Looking out from my studio window this weekend, life seemed frozen in time. Crisp, cold. The kind of weather that freezes your nostrils, dares you to breathe while outdoors.
I can say this much: if nothing else, weather like this demands you slow down. There’s something to be said for this. Personally, I said “nap”. And my body agreed, sighing with the realization these opportunities, these mandated work stoppages, don’t come often in adulthood.

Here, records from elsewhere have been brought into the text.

--- src/rtl/ilt_pkg.sv ---
// ilt_pkg: types, codes and character class functions for the ini line tokenizer
// no dependencies

package ilt_pkg;

    localparam int CHAR_W   = 8;
    localparam int MARK_W   = 3;
    localparam int STATUS_W = 2;
    localparam int CAUSE_W  = 4;
    localparam int POS_W    = 8;
    localparam int PHASE_W  = 4;

    localparam logic [PHASE_W-1:0] PH_INIT          = 4'd0;
    localparam logic [PHASE_W-1:0] PH_START_SECTION = 4'd1;
    localparam logic [PHASE_W-1:0] PH_SECTION       = 4'd2;
    localparam logic [PHASE_W-1:0] PH_NAME          = 4'd3;
    localparam logic [PHASE_W-1:0] PH_PRE_EQ        = 4'd4;
    localparam logic [PHASE_W-1:0] PH_POST_EQ       = 4'd5;
    localparam logic [PHASE_W-1:0] PH_VALUE         = 4'd6;
    localparam logic [PHASE_W-1:0] PH_END           = 4'd7;
    localparam logic [PHASE_W-1:0] PH_STOPPED       = 4'd8;

    localparam logic [MARK_W-1:0] MK_NONE       = 3'd0;
    localparam logic [MARK_W-1:0] MK_SEC_BEGIN  = 3'd1;
    localparam logic [MARK_W-1:0] MK_SEC_END    = 3'd2;
    localparam logic [MARK_W-1:0] MK_NAME_BEGIN = 3'd3;
    localparam logic [MARK_W-1:0] MK_NAME_END   = 3'd4;
    localparam logic [MARK_W-1:0] MK_VAL_BEGIN  = 3'd5;
    localparam logic [MARK_W-1:0] MK_VAL_END    = 3'd6;
    localparam logic [MARK_W-1:0] MK_VAL_EMPTY  = 3'd7;

    localparam logic [STATUS_W-1:0] ST_OPEN     = 2'd0;
    localparam logic [STATUS_W-1:0] ST_ACCEPTED = 2'd1;
    localparam logic [STATUS_W-1:0] ST_REJECTED = 2'd2;

    localparam logic [CAUSE_W-1:0] ERR_NONE          = 4'd0;
    localparam logic [CAUSE_W-1:0] ERR_LINE_START    = 4'd1;
    localparam logic [CAUSE_W-1:0] ERR_SECTION_START = 4'd2;
    localparam logic [CAUSE_W-1:0] ERR_SECTION_BYTE  = 4'd3;
    localparam logic [CAUSE_W-1:0] ERR_NAME_NEWLINE  = 4'd4;
    localparam logic [CAUSE_W-1:0] ERR_NAME_BYTE     = 4'd5;
    localparam logic [CAUSE_W-1:0] ERR_PRE_NEWLINE   = 4'd6;
    localparam logic [CAUSE_W-1:0] ERR_PRE_BYTE      = 4'd7;
    localparam logic [CAUSE_W-1:0] ERR_POST_BYTE     = 4'd8;
    localparam logic [CAUSE_W-1:0] ERR_VALUE_BYTE    = 4'd9;
    localparam logic [CAUSE_W-1:0] ERR_TRAILING      = 4'd10;

    localparam logic [CHAR_W-1:0] CH_NUL     = 8'h00;
    localparam logic [CHAR_W-1:0] CH_LF      = 8'h0A;
    localparam logic [CHAR_W-1:0] CH_LBRACK  = 8'h5B;
    localparam logic [CHAR_W-1:0] CH_RBRACK  = 8'h5D;
    localparam logic [CHAR_W-1:0] CH_EQUALS  = 8'h3D;
    localparam logic [CHAR_W-1:0] CH_USCORE  = 8'h5F;
    localparam logic [CHAR_W-1:0] CH_HYPHEN  = 8'h2D;

    typedef struct packed {
        logic [POS_W-1:0]    position;
        logic [MARK_W-1:0]   mark;
        logic [STATUS_W-1:0] line_status;
        logic [CAUSE_W-1:0]  error_cause;
        logic                section_found;
        logic                setting_found;
    } t_result;

    function automatic logic is_space(input logic [CHAR_W-1:0] c);
        return (c == 8'h20) || (c >= 8'h09 && c <= 8'h0D);
    endfunction

    function automatic logic is_ident(input logic [CHAR_W-1:0] c);
        return (c >= 8'h30 && c <= 8'h39) || (c >= 8'h41 && c <= 8'h5A) ||
               (c >= 8'h61 && c <= 8'h7A) || (c == CH_USCORE) || (c == CH_HYPHEN);
    endfunction

    function automatic logic is_value(input logic [CHAR_W-1:0] c);
        return (c >= 8'h20) && (c <= 8'h7E);
    endfunction

endpackage

--- src/rtl/ilt_fsm.sv ---
// ilt_fsm: line state registers and the per-byte tokenizer step
// depends on ilt_pkg

module ilt_fsm import ilt_pkg::*; #(
    parameter int LINE_LEN = 256
) (
    input  logic              i_clk,
    input  logic              i_rst_n,
    input  logic              i_step,
    input  logic              i_kind,
    input  logic [CHAR_W-1:0] i_char,
    output t_result           o_result
);

    localparam int IDX_W = $clog2(LINE_LEN);
    localparam logic [IDX_W-1:0] IDX_MAX = IDX_W'(LINE_LEN - 1);

    logic [PHASE_W-1:0] r_phase, n_phase;
    logic [IDX_W-1:0]   r_idx, n_idx;
    logic [CAUSE_W-1:0] r_err, n_err;
    logic               r_sec, n_sec;
    logic               r_name, n_name;
    logic               r_val, n_val;
    logic [MARK_W-1:0]  mark;
    logic               ok;

    always_comb begin
        n_phase = r_phase;
        n_idx   = r_idx;
        n_err   = r_err;
        n_sec   = r_sec;
        n_name  = r_name;
        n_val   = r_val;
        mark    = MK_NONE;
        ok      = 1'b0;

        if (!i_kind) begin
            if (r_phase != PH_STOPPED) begin
                if (i_char == CH_NUL) begin
                    n_phase = PH_STOPPED;
                end else begin
                    case (r_phase)
                        PH_INIT: begin
                            if (i_char == CH_LF) begin
                                n_phase = PH_STOPPED;
                            end else if (is_space(i_char)) begin
                                n_phase = PH_INIT;
                            end else if (i_char == CH_LBRACK) begin
                                n_phase = PH_START_SECTION;
                            end else if (is_ident(i_char)) begin
                                n_phase = PH_NAME;
                                n_name  = 1'b1;
                                mark    = MK_NAME_BEGIN;
                            end else begin
                                n_err   = ERR_LINE_START;
                                n_phase = PH_STOPPED;
                            end
                        end
                        PH_START_SECTION: begin
                            if (is_ident(i_char)) begin
                                n_phase = PH_SECTION;
                                n_sec   = 1'b1;
                                mark    = MK_SEC_BEGIN;
                            end else begin
                                n_err   = ERR_SECTION_START;
                                n_phase = PH_STOPPED;
                            end
                        end
                        PH_SECTION: begin
                            if (i_char == CH_RBRACK) begin
                                n_phase = PH_END;
                                mark    = MK_SEC_END;
                            end else if (!is_ident(i_char)) begin
                                n_err   = ERR_SECTION_BYTE;
                                n_phase = PH_STOPPED;
                            end
                        end
                        PH_NAME: begin
                            if (i_char == CH_LF) begin
                                n_err   = ERR_NAME_NEWLINE;
                                n_phase = PH_STOPPED;
                            end else if (is_space(i_char)) begin
                                n_phase = PH_PRE_EQ;
                                mark    = MK_NAME_END;
                            end else if (i_char == CH_EQUALS) begin
                                n_phase = PH_POST_EQ;
                                mark    = MK_NAME_END;
                            end else if (!is_ident(i_char)) begin
                                n_err   = ERR_NAME_BYTE;
                                n_phase = PH_STOPPED;
                            end
                        end
                        PH_PRE_EQ: begin
                            if (i_char == CH_LF) begin
                                n_err   = ERR_PRE_NEWLINE;
                                n_phase = PH_STOPPED;
                            end else if (is_space(i_char)) begin
                                n_phase = PH_PRE_EQ;
                            end else if (i_char == CH_EQUALS) begin
                                n_phase = PH_POST_EQ;
                            end else begin
                                n_err   = ERR_PRE_BYTE;
                                n_phase = PH_STOPPED;
                            end
                        end
                        PH_POST_EQ: begin
                            if (i_char == CH_LF) begin
                                n_phase = PH_END;
                                n_val   = 1'b1;
                                mark    = MK_VAL_EMPTY;
                            end else if (is_space(i_char)) begin
                                n_phase = PH_POST_EQ;
                            end else if (is_value(i_char)) begin
                                n_phase = PH_VALUE;
                                n_val   = 1'b1;
                                mark    = MK_VAL_BEGIN;
                            end else begin
                                n_err   = ERR_POST_BYTE;
                                n_phase = PH_STOPPED;
                            end
                        end
                        PH_VALUE: begin
                            if (i_char == CH_LF) begin
                                n_phase = PH_END;
                                mark    = MK_VAL_END;
                            end else if (!is_value(i_char)) begin
                                n_err   = ERR_VALUE_BYTE;
                                n_phase = PH_STOPPED;
                            end
                        end
                        PH_END: begin
                            if (!is_space(i_char)) begin
                                n_err   = ERR_TRAILING;
                                n_phase = PH_STOPPED;
                            end
                        end
                        default: begin
                            n_phase = PH_STOPPED;
                        end
                    endcase
                end
            end
            if (r_idx != IDX_MAX) begin
                n_idx = r_idx + 1'b1;
            end
        end

        o_result.position = POS_W'(r_idx);
        o_result.mark     = mark;
        if (i_kind) begin
            ok = (r_err == ERR_NONE);
            o_result.line_status   = ok ? ST_ACCEPTED : ST_REJECTED;
            o_result.error_cause   = r_err;
            o_result.section_found = ok && r_sec;
            o_result.setting_found = ok && r_name && r_val;
        end else begin
            ok = (n_err == ERR_NONE);
            if (!ok) begin
                o_result.line_status = ST_REJECTED;
            end else if (n_phase == PH_STOPPED) begin
                o_result.line_status = ST_ACCEPTED;
            end else begin
                o_result.line_status = ST_OPEN;
            end
            o_result.error_cause   = n_err;
            o_result.section_found = ok && n_sec;
            o_result.setting_found = ok && n_name && n_val;
        end

        // end of line returns to the start-of-line state
        if (i_kind) begin
            n_phase = PH_INIT;
            n_idx   = '0;
            n_err   = ERR_NONE;
            n_sec   = 1'b0;
            n_name  = 1'b0;
            n_val   = 1'b0;
        end
    end

    always_ff @(posedge i_clk) begin
        if (!i_rst_n) begin
            r_phase <= PH_INIT;
            r_idx   <= '0;
            r_err   <= ERR_NONE;
            r_sec   <= 1'b0;
            r_name  <= 1'b0;
            r_val   <= 1'b0;
        end else if (i_step) begin
            r_phase <= n_phase;
            r_idx   <= n_idx;
            r_err   <= n_err;
            r_sec   <= n_sec;
            r_name  <= n_name;
            r_val   <= n_val;
        end
    end

endmodule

When given the opportunity, when the question is posed, “What’s to do on a bitter, cold January day?”, I have an answer. Stop. Take a moment to stop and smell the snowflakes. And then get your behind in side!
Happy Tuesday, all.
I must confess, I am recycling some of the photos I have taken in the last few years, those left on the digital cutting room floor. I’m giving them a second glance, partly because life is a little hectic right now and I’ve had little time to go out and shoot for the fun of it–plus, it is buck-a$$ cold. So tonight, I sit in front of a blazing fire, playing with photos I missed the first time around while my greyhound sleeps next to me and my other furbaby…well, she is tearing up a paper towel on the floor beneath us for reasons known only to her….

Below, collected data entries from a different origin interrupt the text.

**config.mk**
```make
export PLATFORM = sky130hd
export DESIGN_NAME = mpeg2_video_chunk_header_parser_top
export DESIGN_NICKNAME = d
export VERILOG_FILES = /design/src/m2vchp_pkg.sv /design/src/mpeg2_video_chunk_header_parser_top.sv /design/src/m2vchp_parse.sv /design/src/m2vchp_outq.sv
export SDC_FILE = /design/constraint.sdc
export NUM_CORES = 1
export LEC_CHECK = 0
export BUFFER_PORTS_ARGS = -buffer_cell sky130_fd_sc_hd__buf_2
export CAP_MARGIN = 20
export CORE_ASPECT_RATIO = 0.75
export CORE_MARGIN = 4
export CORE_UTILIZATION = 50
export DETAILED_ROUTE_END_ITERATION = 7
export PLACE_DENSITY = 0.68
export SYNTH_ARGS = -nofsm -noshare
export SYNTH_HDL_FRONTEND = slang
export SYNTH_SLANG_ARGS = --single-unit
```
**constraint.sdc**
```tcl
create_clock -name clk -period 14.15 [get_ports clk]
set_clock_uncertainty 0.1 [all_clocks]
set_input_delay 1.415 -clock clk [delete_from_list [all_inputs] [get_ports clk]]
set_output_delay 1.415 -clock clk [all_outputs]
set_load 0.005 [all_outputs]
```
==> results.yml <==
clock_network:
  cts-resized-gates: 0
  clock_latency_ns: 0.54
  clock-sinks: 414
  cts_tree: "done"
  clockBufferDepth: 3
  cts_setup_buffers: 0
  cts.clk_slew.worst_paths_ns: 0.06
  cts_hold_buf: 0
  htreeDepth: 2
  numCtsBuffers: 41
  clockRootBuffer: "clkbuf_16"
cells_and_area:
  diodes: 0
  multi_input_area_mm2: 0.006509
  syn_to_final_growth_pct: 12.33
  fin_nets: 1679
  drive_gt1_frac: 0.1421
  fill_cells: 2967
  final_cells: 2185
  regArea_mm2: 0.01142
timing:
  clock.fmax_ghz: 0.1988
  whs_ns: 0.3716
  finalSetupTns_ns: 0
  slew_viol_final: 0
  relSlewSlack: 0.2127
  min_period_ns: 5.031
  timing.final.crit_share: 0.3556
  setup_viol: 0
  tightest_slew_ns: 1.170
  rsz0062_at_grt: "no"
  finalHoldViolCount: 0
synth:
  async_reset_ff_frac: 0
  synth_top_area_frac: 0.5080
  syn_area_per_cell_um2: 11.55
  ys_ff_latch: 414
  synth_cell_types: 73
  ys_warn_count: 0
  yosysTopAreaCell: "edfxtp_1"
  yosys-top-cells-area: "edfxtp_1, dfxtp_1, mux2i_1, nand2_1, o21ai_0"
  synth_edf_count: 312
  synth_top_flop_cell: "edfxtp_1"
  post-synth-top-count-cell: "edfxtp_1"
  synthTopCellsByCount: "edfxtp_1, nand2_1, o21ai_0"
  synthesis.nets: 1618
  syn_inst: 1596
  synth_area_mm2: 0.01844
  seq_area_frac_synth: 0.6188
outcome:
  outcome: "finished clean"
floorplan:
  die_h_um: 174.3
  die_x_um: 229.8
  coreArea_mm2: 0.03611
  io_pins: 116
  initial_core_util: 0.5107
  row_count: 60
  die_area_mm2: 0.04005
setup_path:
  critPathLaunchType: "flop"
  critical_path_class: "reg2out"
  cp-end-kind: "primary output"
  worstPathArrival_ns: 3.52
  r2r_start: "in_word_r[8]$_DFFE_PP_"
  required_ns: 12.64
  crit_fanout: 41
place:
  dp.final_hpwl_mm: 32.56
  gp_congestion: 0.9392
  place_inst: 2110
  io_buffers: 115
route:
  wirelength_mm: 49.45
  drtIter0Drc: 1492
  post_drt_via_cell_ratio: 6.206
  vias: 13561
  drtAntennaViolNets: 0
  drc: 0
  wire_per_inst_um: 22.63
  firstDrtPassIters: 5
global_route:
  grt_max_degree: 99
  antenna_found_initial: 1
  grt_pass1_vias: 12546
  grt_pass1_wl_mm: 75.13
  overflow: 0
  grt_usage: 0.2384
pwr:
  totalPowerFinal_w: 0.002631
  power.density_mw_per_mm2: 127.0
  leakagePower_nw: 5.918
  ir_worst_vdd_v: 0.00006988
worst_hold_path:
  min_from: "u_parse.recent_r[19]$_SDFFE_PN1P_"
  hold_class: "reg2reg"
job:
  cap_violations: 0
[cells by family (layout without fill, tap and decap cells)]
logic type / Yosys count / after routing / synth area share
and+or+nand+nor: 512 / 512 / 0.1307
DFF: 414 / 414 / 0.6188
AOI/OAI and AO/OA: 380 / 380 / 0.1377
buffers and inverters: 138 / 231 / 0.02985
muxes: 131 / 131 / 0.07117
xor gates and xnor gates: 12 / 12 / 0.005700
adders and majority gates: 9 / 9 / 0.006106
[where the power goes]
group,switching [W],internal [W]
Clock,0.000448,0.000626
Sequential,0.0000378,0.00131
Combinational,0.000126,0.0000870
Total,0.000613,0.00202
===== src/design/grb_pkg.sv =====
package grb_pkg;

  localparam int MAX_GROUP_DEF   = 16;
  localparam int VALUE_WIDTH_DEF = 32;

  // group_size register
  localparam int CFG_W = 5;
  localparam logic [CFG_W-1:0] GROUP_SIZE_RESET = CFG_W'(1);

  // read request from the sequencer to the output stage
  typedef struct packed {
    logic issue;  // a store read is issued this cycle
    logic last;   // the beat read carries the end-of-list mark
  } rd_req_t;

endpackage


===== src/design/grb_ifs.sv =====
interface grb_in_if #(
  parameter int VALUE_WIDTH = grb_pkg::VALUE_WIDTH_DEF
);
  logic                          valid;
  logic                          ready;
  logic signed [VALUE_WIDTH-1:0] item_value;
  logic                          is_final;

  modport source (output valid, output item_value, output is_final, input ready);
  modport sink   (input valid, input item_value, input is_final, output ready);
endinterface

interface grb_out_if #(
  parameter int VALUE_WIDTH = grb_pkg::VALUE_WIDTH_DEF
);
  logic                          valid;
  logic                          ready;
  logic signed [VALUE_WIDTH-1:0] out_value;
  logic                          out_final;

  modport source (output valid, output out_value, output out_final, input ready);
  modport sink   (input valid, input out_value, input out_final, output ready);
endinterface


===== src/design/grb_ram.sv =====
module grb_ram #(
  parameter int WIDTH = grb_pkg::VALUE_WIDTH_DEF,
  parameter int DEPTH = grb_pkg::MAX_GROUP_DEF
) (
  input  logic                     clk,
  input  logic                     we,
  input  logic [$clog2(DEPTH)-1:0] waddr,
  input  logic [WIDTH-1:0]         wdata,
  input  logic                     re,
  input  logic [$clog2(DEPTH)-1:0] raddr,
  output logic [WIDTH-1:0]         rdata
);

  logic [WIDTH-1:0] mem [DEPTH];

  always_ff @(posedge clk) begin
    if (we) begin
      mem[waddr] <= wdata;
    end
    if (re) begin
      rdata <= mem[raddr];
    end
  end

endmodule


===== src/design/grb_out_stage.sv =====
module grb_out_stage #(
  parameter int VALUE_WIDTH = grb_pkg::VALUE_WIDTH_DEF
) (
  input  logic                   clk,
  input  logic                   rst,
  input  grb_pkg::rd_req_t       rd_req,
  output logic                   can_issue,
  input  logic [VALUE_WIDTH-1:0] rdata,
  grb_out_if.source              out_ch
);

  // stage 1 is the store's read register; it holds while no read is issued
  logic s1_valid;
  logic s1_last;
  logic s1_move;

  assign s1_move   = s1_valid && (!out_ch.valid || out_ch.ready);
  assign can_issue = !s1_valid || s1_move;

  always_ff @(posedge clk) begin
    if (rst) begin
      s1_valid     <= 1'b0;
      out_ch.valid <= 1'b0;
    end else begin
      if (rd_req.issue) begin
        s1_valid <= 1'b1;
      end else if (s1_move) begin
        s1_valid <= 1'b0;
      end
      if (s1_move) begin
        out_ch.valid <= 1'b1;
      end else if (out_ch.ready) begin
        out_ch.valid <= 1'b0;
      end
    end
  end

  always_ff @(posedge clk) begin
    if (rd_req.issue) begin
      s1_last <= rd_req.last;
    end
    if (s1_move) begin
      out_ch.out_value <= rdata;
      out_ch.out_final <= s1_last;
    end
  end

  a_no_overrun: assert property (@(posedge clk) disable iff (rst)
    rd_req.issue |-> (!s1_valid || s1_move))
    else $error("read issued into a full output pipe");

endmodule


===== src/design/group_reversal_buffer.sv =====
// The beat that completes a group (or carries the end mark) is taken, the first
// store read is issued, the store's read register captures it and the output
// register raises out_ch.valid. A group of n values is written, then read back
// through one read port; input is held off while the group is read out.
// Reset: sequencer returns to filling, fill count cleared, group_size = 1;
// store contents are not cleared and are never read before being written.
module group_reversal_buffer #(
  parameter int MAX_GROUP   = grb_pkg::MAX_GROUP_DEF,
  parameter int VALUE_WIDTH = grb_pkg::VALUE_WIDTH_DEF
) (
  input  logic                       clk,
  input  logic                       rst,
  grb_in_if.sink                     in_ch,
  grb_out_if.source                  out_ch,
  input  logic                       cfg_we,
  input  logic [grb_pkg::CFG_W-1:0]  cfg_wdata
);

  localparam int ADDR_W = $clog2(MAX_GROUP);
  localparam int CNT_W  = $clog2(MAX_GROUP + 1);
  localparam int CMP_W  = (CNT_W > grb_pkg::CFG_W) ? CNT_W : grb_pkg::CFG_W;

  localparam logic ST_FILL = 1'b0;
  localparam logic ST_EMIT = 1'b1;

  logic                       state;
  logic [CNT_W-1:0]           fill_count;
  logic [grb_pkg::CFG_W-1:0]  group_size;
  logic [ADDR_W-1:0]          emit_top;
  logic [ADDR_W-1:0]          emit_cnt;
  logic                       emit_rev;
  logic                       emit_last;

  logic                       in_accept;
  logic [CNT_W-1:0]           n_held;
  logic [CMP_W-1:0]           gs_ext;
  logic [CMP_W-1:0]           k_eff;
  logic                       group_full;
  logic                       can_issue;
  logic                       emit_end;
  logic [ADDR_W-1:0]          rd_addr;
  logic [VALUE_WIDTH-1:0]     ram_rdata;
  grb_pkg::rd_req_t           rd_req;

  assign in_ch.ready = (state == ST_FILL);
  assign in_accept   = in_ch.valid && in_ch.ready;
  assign n_held      = fill_count + 1'b1;

  // zero means pass-through; oversize saturates to the store depth
  always_comb begin
    gs_ext = CMP_W'(group_size);
    if (group_size == '0) begin
      k_eff = CMP_W'(1);
    end else if (gs_ext > CMP_W'(MAX_GROUP)) begin
      k_eff = CMP_W'(MAX_GROUP);
    end else begin
      k_eff = gs_ext;
    end
  end

  assign group_full = CMP_W'(n_held) >= k_eff;

  assign emit_end     = (emit_cnt == emit_top);
  assign rd_addr      = emit_rev ? (emit_top - emit_cnt) : emit_cnt;
  assign rd_req.issue = (state == ST_EMIT) && can_issue;
  assign rd_req.last  = emit_last && emit_end;

  always_ff @(posedge clk) begin
    if (rst) begin
      state      <= ST_FILL;
      fill_count <= '0;
      group_size <= grb_pkg::GROUP_SIZE_RESET;
    end else begin
      if (cfg_we) begin
        group_size <= cfg_wdata;
      end
      unique case (state)
        ST_FILL: begin
          if (in_accept) begin
            if (group_full || in_ch.is_final) begin
              state      <= ST_EMIT;
              fill_count <= '0;
            end else begin
              fill_count <= n_held;
            end
          end
        end
        ST_EMIT: begin
          if (rd_req.issue && emit_end) begin
            state <= ST_FILL;
          end
        end
        default: state <= ST_FILL;
      endcase
    end
  end

  always_ff @(posedge clk) begin
    if (in_accept) begin
      emit_top  <= fill_count[ADDR_W-1:0];
      emit_cnt  <= '0;
      emit_rev  <= group_full;
      emit_last <= in_ch.is_final;
    end else if (rd_req.issue) begin
      emit_cnt <= emit_cnt + 1'b1;
    end
  end

  grb_ram #(
    .WIDTH (VALUE_WIDTH),
    .DEPTH (MAX_GROUP)
  ) u_ram (
    .clk   (clk),
    .we    (in_accept),
    .waddr (fill_count[ADDR_W-1:0]),
    .wdata (in_ch.item_value),
    .re    (rd_req.issue),
    .raddr (rd_addr),
    .rdata (ram_rdata)
  );

  grb_out_stage #(
    .VALUE_WIDTH (VALUE_WIDTH)
  ) u_out_stage (
    .clk       (clk),
    .rst       (rst),
    .rd_req    (rd_req),
    .can_issue (can_issue),
    .rdata     (ram_rdata),
    .out_ch    (out_ch)
  );

  a_fill_bound: assert property (@(posedge clk) disable iff (rst)
    fill_count < CNT_W'(MAX_GROUP))
    else $error("fill count reached store depth");

  a_emit_bound: assert property (@(posedge clk) disable iff (rst)
    (state == ST_EMIT) |-> (emit_cnt <= emit_top))
    else $error("read-out index past end of group");

  a_final_flush: assert property (@(posedge clk) disable iff (rst)
    (in_accept && in_ch.is_final) |=> (state == ST_EMIT && fill_count == '0))
    else $error("end-of-list beat did not flush the store");

endmodule

===== src/flat_wrapper.sv =====
// flat-port wrapper written by rule: the top's interface ports become plain ports
module group_reversal_buffer_flat 
#(
  parameter int MAX_GROUP   = grb_pkg::MAX_GROUP_DEF,
  parameter int VALUE_WIDTH = grb_pkg::VALUE_WIDTH_DEF
)
  (clk, rst, cfg_we, cfg_wdata, in_ch_valid, in_ch_item_value, in_ch_is_final, in_ch_ready, out_ch_valid, out_ch_out_value, out_ch_out_final, out_ch_ready);
  grb_in_if #(.VALUE_WIDTH(VALUE_WIDTH)) in_ch_i ();
  grb_out_if #(.VALUE_WIDTH(VALUE_WIDTH)) out_ch_i ();
  input  logic clk;
  input  logic rst;
  input  logic cfg_we;
  input  logic [grb_pkg::CFG_W-1:0] cfg_wdata;
  input wire logic [$bits(in_ch_i.valid)-1:0] in_ch_valid;
  input wire logic [$bits(in_ch_i.item_value)-1:0] in_ch_item_value;
  input wire logic [$bits(in_ch_i.is_final)-1:0] in_ch_is_final;
  output wire logic [$bits(in_ch_i.ready)-1:0] in_ch_ready;
  output wire logic [$bits(out_ch_i.valid)-1:0] out_ch_valid;
  output wire logic [$bits(out_ch_i.out_value)-1:0] out_ch_out_value;
  output wire logic [$bits(out_ch_i.out_final)-1:0] out_ch_out_final;
  input wire logic [$bits(out_ch_i.ready)-1:0] out_ch_ready;
  assign in_ch_i.valid = in_ch_valid;
  assign in_ch_i.item_value = in_ch_item_value;
  assign in_ch_i.is_final = in_ch_is_final;
  assign in_ch_ready = in_ch_i.ready;
  assign out_ch_valid = out_ch_i.valid;
  assign out_ch_out_value = out_ch_i.out_value;
  assign out_ch_out_final = out_ch_i.out_final;
  assign out_ch_i.ready = out_ch_ready;
  group_reversal_buffer #(.MAX_GROUP(MAX_GROUP), .VALUE_WIDTH(VALUE_WIDTH)) u_core (.clk(clk), .rst(rst), .in_ch(in_ch_i), .out_ch(out_ch_i), .cfg_we(cfg_we), .cfg_wdata(cfg_wdata));
endmodule

===== config.mk =====
export PLATFORM = sky130hd
export DESIGN_NAME = group_reversal_buffer_flat
export DESIGN_NICKNAME = d
export VERILOG_FILES = /design/src/design/grb_pkg.sv /design/src/design/grb_ifs.sv /design/src/design/grb_ram.sv /design/src/design/grb_out_stage.sv /design/src/design/group_reversal_buffer.sv /design/src/flat_wrapper.sv
export SDC_FILE = /design/constraint.sdc
export NUM_CORES = 1
export LEC_CHECK = 0
export ABC_AREA = 1
export BUFFER_PORTS_ARGS = -buffer_cell sky130_fd_sc_hd__buf_2
export CORE_MARGIN = 3
export CORE_UTILIZATION = 60
export CTS_CLUSTER_DIAMETER = 30
export DETAILED_ROUTE_END_ITERATION = 7
export GPL_ROUTABILITY_DRIVEN = 1
export PLACE_DENSITY = 0.77
export SLEW_MARGIN = 30
export SYNTH_ARGS = -nofsm -noshare
export SYNTH_HDL_FRONTEND = slang
export SYNTH_SLANG_ARGS = --single-unit

===== constraint.sdc =====
create_clock -name clk -period 3.3 [get_ports clk]
set_clock_uncertainty 0.05 [all_clocks]
set_input_delay 0.165 -clock clk [delete_from_list [all_inputs] [get_ports clk]]
set_output_delay 0.165 -clock clk [all_outputs]
set_load 0.005 [all_outputs]

==> results of run 1 <==
metal layers:
| layer | up-vias | wire length (µm) | global-route usage [%] |
|---|---|---|---|
| met2 | 1216 | 33040 | 48.33 |
| li1 | 8464 | - | - |
| met3 | 244 | 7311 | 5.980 |
| met4 | 2 | 3137 | 15.75 |
| met5 | - | 13 | 0 |
| met1 | 8880 | 24760 | 37.42 |
worst paths after layout:
check	from	end	slack (ns)	depth (start not counted)
worst max-delay path	u_core.emit_cnt[2]$_SDFFE_PP0P_	u_core.u_ram.rdata[12]$_DFFE_PP_	0.57	12
worst min-delay path	in_ch_is_final	u_core.emit_last$_DFFE_PP_	0.24	2
worst max register to register	u_core.emit_cnt[2]$_SDFFE_PP0P_	u_core.u_ram.rdata[12]$_DFFE_PP_	0.57	12
worst min register to register	u_core.u_ram.rdata[7]$_DFFE_PP_	u_core.u_out_stage.out_ch.out_value[7]$_DFFE_PP_	0.37	0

There are times I look out the kitchen window and see four or five of these large fox squirrels. I go through quite a bit of sunflower seed and, I assure you, fur and feathered customers rival one another in amounts of seeds consumed. Doesn’t matter to me. Squirrels have to eat, too–and then there are the crows, feeding first thing in the morning on the cup of peanuts I throw out for them (yes, I feed them on purpose) by the pond. A family of four (was three last year)–one acts as a sentinel while the other three take turns scoring the peanuts. If I haven’t put peanuts out by daybreak, they are cawing my name at the top of their lungs until they shame me into providing breakfast.
Its a squirrelly place, this life in the country. But I totally love it.
On the shores of Lake Erie’s bay sit a small grouping of cottages, two rows deep, inhabited in warmer months by those with a fondness for all things Lake Erie. Like many of us who live abreast the shores of a great lake, we wind down the late fall, preparing our homes and hearts for the slower, colder pace of our winter. Winter is not optional here. There’s no getting around it, no “mild winters” ahead for this area. Lake effect snow and wind chills are a fact of life, part of every native’s vocabulary in these parts.
No complaints here. I do tire of winter come April–but now, in this latter part of autumn, I embrace stacking wood (my chore of the day), lighting a fire, watching the trees glow with the brightened feathers of our cardinals feeding on sunflower seed treats. I love the smell of the pine-scented candle and welcome the stringing of holiday lights upon my white picket fence (chore #2 of the day). Curtains pulled early, stew steaming on the stove, cats and dogs curled up for the evening, I am ready. I am hunkered down.